Member of the Nevada Assembly from the 25th district
- In office November 3, 1982 – October 15, 1991
- Preceded by: Patty Cafferata
- Succeeded by: Jim Gibbons

Personal details
- Born: December 8, 1930 Wray, Colorado, U.S.
- Died: October 15, 1991 Valley County, Idaho, U.S.
- Party: Republican
- Spouse: Ruth Kerns
- Children: 2

Military service
- Battles/wars: Korean War

= Bob Kerns =

American politician

Bob Kerns (1930 – 1991) was an American politician who served as a member of the Nevada Assembly from 1982 to 1991 for the 25th district (parts of Washoe County). Kerns served as assistant majority leader in the 1985 legislative session.

==Early life==
Kerns was born in 1930 in Wray, Colorado. He was a tank commander in the Korean War, after which he married his wife Ruth and moved to Reno.

== Career ==
Kerns served as a firefighter with the Reno Fire Department and also owned his own real estate business.
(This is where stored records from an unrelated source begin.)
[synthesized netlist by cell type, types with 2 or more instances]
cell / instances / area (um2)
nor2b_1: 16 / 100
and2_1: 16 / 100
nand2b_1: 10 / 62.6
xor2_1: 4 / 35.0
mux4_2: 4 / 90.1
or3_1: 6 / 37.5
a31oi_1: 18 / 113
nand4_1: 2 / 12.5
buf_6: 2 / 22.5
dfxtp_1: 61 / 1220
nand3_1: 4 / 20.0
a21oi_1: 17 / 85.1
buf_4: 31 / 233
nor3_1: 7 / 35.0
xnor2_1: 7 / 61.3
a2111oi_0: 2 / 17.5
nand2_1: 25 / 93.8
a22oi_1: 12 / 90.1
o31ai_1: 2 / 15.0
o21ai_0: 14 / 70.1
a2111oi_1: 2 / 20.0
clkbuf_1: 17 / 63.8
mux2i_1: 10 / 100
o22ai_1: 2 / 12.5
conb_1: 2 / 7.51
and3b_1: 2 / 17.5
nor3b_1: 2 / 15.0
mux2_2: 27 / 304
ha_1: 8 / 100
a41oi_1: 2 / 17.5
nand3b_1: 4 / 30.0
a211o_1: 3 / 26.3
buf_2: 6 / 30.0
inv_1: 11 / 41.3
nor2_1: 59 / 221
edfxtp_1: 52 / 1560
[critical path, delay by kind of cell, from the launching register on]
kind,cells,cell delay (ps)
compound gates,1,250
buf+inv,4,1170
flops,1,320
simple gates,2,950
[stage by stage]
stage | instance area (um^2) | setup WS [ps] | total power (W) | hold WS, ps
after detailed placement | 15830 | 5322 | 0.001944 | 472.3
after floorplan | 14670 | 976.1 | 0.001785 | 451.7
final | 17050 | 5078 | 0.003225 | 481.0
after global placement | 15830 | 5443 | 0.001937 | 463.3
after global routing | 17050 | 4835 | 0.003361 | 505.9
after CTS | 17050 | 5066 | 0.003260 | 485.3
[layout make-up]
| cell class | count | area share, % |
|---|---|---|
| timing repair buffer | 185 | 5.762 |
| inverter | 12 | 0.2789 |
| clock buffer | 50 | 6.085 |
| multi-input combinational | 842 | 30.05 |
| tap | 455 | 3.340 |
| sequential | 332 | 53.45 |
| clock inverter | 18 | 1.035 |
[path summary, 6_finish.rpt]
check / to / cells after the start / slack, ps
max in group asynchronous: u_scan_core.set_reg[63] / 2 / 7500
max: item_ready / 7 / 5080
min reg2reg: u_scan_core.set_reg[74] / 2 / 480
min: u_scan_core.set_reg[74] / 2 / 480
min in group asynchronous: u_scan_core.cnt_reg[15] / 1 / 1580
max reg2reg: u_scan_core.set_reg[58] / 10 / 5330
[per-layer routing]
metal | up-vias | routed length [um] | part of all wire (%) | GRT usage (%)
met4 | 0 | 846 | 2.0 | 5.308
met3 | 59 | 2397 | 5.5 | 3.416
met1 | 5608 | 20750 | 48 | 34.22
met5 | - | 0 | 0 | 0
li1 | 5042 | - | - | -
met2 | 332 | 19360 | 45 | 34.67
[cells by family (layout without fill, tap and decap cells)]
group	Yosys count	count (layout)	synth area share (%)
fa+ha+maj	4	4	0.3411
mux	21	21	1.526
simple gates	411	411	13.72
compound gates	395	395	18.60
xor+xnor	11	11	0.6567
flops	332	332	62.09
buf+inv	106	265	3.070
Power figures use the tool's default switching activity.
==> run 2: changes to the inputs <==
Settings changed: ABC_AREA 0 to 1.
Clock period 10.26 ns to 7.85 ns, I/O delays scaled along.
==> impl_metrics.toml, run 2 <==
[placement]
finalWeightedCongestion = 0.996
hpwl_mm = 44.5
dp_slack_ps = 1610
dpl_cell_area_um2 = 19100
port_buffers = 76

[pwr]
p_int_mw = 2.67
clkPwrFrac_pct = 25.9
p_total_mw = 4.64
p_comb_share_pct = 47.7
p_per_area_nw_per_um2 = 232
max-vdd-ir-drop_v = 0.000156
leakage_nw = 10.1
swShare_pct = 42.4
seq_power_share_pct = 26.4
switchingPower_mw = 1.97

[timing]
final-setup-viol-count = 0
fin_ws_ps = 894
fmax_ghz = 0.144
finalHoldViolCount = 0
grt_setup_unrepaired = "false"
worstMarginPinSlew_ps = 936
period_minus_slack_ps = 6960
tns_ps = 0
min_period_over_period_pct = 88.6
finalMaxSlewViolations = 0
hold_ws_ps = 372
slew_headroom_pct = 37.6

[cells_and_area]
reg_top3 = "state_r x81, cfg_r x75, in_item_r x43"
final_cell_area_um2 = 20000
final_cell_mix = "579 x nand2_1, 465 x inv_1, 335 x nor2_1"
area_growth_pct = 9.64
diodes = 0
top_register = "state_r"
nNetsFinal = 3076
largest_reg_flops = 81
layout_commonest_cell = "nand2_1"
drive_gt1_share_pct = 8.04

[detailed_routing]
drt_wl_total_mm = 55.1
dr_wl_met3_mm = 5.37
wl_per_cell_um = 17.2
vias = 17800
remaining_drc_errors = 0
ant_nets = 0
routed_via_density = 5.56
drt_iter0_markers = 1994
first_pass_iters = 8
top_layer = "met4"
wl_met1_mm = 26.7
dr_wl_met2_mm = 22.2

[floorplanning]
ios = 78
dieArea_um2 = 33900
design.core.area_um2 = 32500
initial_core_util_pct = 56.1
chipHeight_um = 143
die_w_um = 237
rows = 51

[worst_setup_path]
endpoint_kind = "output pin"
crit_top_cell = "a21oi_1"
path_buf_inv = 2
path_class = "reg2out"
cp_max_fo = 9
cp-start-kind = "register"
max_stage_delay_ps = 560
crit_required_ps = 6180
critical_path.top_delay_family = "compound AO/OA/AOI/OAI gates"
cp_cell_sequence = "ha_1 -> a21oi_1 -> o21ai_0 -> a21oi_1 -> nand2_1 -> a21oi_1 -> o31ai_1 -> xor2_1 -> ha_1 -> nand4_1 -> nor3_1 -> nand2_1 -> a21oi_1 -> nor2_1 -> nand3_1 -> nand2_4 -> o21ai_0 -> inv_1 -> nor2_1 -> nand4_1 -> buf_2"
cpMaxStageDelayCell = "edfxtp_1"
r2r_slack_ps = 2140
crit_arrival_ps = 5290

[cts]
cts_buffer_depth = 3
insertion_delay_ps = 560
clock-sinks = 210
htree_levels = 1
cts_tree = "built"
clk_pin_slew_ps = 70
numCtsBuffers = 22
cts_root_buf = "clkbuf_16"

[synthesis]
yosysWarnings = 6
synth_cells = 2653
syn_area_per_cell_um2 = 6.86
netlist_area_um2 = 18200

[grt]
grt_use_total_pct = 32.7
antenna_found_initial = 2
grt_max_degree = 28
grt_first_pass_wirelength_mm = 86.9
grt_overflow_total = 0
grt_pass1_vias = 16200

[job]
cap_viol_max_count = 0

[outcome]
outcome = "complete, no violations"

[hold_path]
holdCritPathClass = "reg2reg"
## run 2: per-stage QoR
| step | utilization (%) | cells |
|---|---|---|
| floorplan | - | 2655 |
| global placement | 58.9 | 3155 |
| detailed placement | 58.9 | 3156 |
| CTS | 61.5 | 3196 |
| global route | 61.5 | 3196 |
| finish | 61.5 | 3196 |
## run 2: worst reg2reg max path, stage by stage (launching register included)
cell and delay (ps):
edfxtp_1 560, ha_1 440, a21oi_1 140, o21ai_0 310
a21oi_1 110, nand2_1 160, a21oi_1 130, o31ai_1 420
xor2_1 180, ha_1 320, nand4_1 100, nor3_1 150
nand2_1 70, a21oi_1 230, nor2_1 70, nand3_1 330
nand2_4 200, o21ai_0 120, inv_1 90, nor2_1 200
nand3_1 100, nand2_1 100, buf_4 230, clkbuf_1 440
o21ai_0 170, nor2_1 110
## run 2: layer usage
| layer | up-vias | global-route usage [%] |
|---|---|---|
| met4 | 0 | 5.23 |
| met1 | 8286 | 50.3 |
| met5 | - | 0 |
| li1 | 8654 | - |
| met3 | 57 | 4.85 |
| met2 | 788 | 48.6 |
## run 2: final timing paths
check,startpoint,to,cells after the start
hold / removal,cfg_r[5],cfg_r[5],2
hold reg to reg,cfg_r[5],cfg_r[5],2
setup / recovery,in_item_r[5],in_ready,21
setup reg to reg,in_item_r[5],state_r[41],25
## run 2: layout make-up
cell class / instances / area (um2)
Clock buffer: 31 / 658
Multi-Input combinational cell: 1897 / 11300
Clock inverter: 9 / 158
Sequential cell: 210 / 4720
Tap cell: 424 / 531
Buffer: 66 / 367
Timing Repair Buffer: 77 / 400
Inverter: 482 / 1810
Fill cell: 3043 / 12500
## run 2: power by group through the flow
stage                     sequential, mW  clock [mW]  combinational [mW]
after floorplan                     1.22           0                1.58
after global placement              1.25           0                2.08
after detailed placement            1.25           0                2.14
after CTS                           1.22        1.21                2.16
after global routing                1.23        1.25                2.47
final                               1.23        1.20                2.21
$ cat src/vpwr_pkg.sv
`timescale 1ns / 1ps

package vpwr_pkg;

   // Default plane depth in bytes. Must be a power of two (256 to 65536).
   localparam int PLANE_BYTES_DEF = 65536;

   localparam int NUM_PLANES = 4;
   localparam int BYTE_W     = 8;
   localparam int WORD_W     = NUM_PLANES * BYTE_W;

   // Request commands
   localparam logic [1:0] CMD_READ       = 2'd0;
   localparam logic [1:0] CMD_WRITE_BYTE = 2'd1;
   localparam logic [1:0] CMD_WRITE_WORD = 2'd2;

   // Write modes
   localparam logic [1:0] WMODE_ALU    = 2'd0;
   localparam logic [1:0] WMODE_LATCH  = 2'd1;
   localparam logic [1:0] WMODE_EXPAND = 2'd2;
   localparam logic [1:0] WMODE_MASKED = 2'd3;

   // Logic functions
   localparam logic [1:0] LFN_REPLACE = 2'd0;
   localparam logic [1:0] LFN_AND     = 2'd1;
   localparam logic [1:0] LFN_OR      = 2'd2;
   localparam logic [1:0] LFN_XOR     = 2'd3;

   // CSR indexes
   localparam logic [2:0] REG_PLANE_WR_EN = 3'd0;
   localparam logic [2:0] REG_SR_VALUE    = 3'd1;
   localparam logic [2:0] REG_SR_ENABLE   = 3'd2;
   localparam logic [2:0] REG_ROTATE      = 3'd3;
   localparam logic [2:0] REG_LOGIC_FN    = 3'd4;
   localparam logic [2:0] REG_WRITE_MODE  = 3'd5;
   localparam logic [2:0] REG_READ_PLANE  = 3'd6;
   localparam logic [2:0] REG_BIT_MASK    = 3'd7;

   typedef struct packed {
      logic [3:0] plane_wr_en;
      logic [3:0] set_reset_value;
      logic [3:0] set_reset_enable;
      logic [2:0] rotate_count;
      logic [1:0] logic_function;
      logic [1:0] write_mode;
      logic [1:0] read_plane;
      logic [7:0] bit_mask;
   } cfg_type;

   localparam cfg_type CFG_RESET = '{
      plane_wr_en:      4'hF,
      set_reset_value:  4'h0,
      set_reset_enable: 4'h0,
      rotate_count:     3'd0,
      logic_function:   LFN_REPLACE,
      write_mode:       WMODE_ALU,
      read_plane:       2'd0,
      bit_mask:         8'hFF
   };

endpackage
Kerns initially ran for the Nevada Assembly in 1980, but lost the primary to incumbent Patty Cafferata by one vote. In 1982, Cafferata vacated the seat and Kerns won election. Kerns was then elected to represent Assembly District 25 until his death in office in 1991, either running unopposed or with substantial victory margins due to the strong Republican lean of the district. Kerns served as Assistant Majority Leader in the 1985 session.

==Elections==
- 1990: Kerns was unopposed in the primary and won the general election with 6,683 votes (82.91%) against Libertarian nominee Joe Leising.
- 1988: Kerns was unopposed in the primary and won the general election with 6,318 votes (65.82%) against Democratic nominee Elizabeth Shay.
- 1986: The only candidates who filed for election were Kerns and another Republican. Under the jungle primary procedure then in effect, there was no primary election and both candidates faced off in the general election. Kerns won the general election with 5,667 votes (74.97%) against Thomas Purkey.
- 1984: Kerns was unopposed in both the primary and general elections.
- 1982: After Cafferrata vacated Assembly District 25 to successfully run for Treasurer, Kerns won the 1982 primary election with 2,064 votes (62.41%) against S.T. Bradhurst and another candidate. He then won the general election with 5,286 votes (73.27%) against Democratic nominee D. Dondero.
- 1980: Kerns ran in the primary election for Assembly District 25 against incumbent Patty Cafferata. He received 1,294 votes (49.98%), losing the primary by one vote.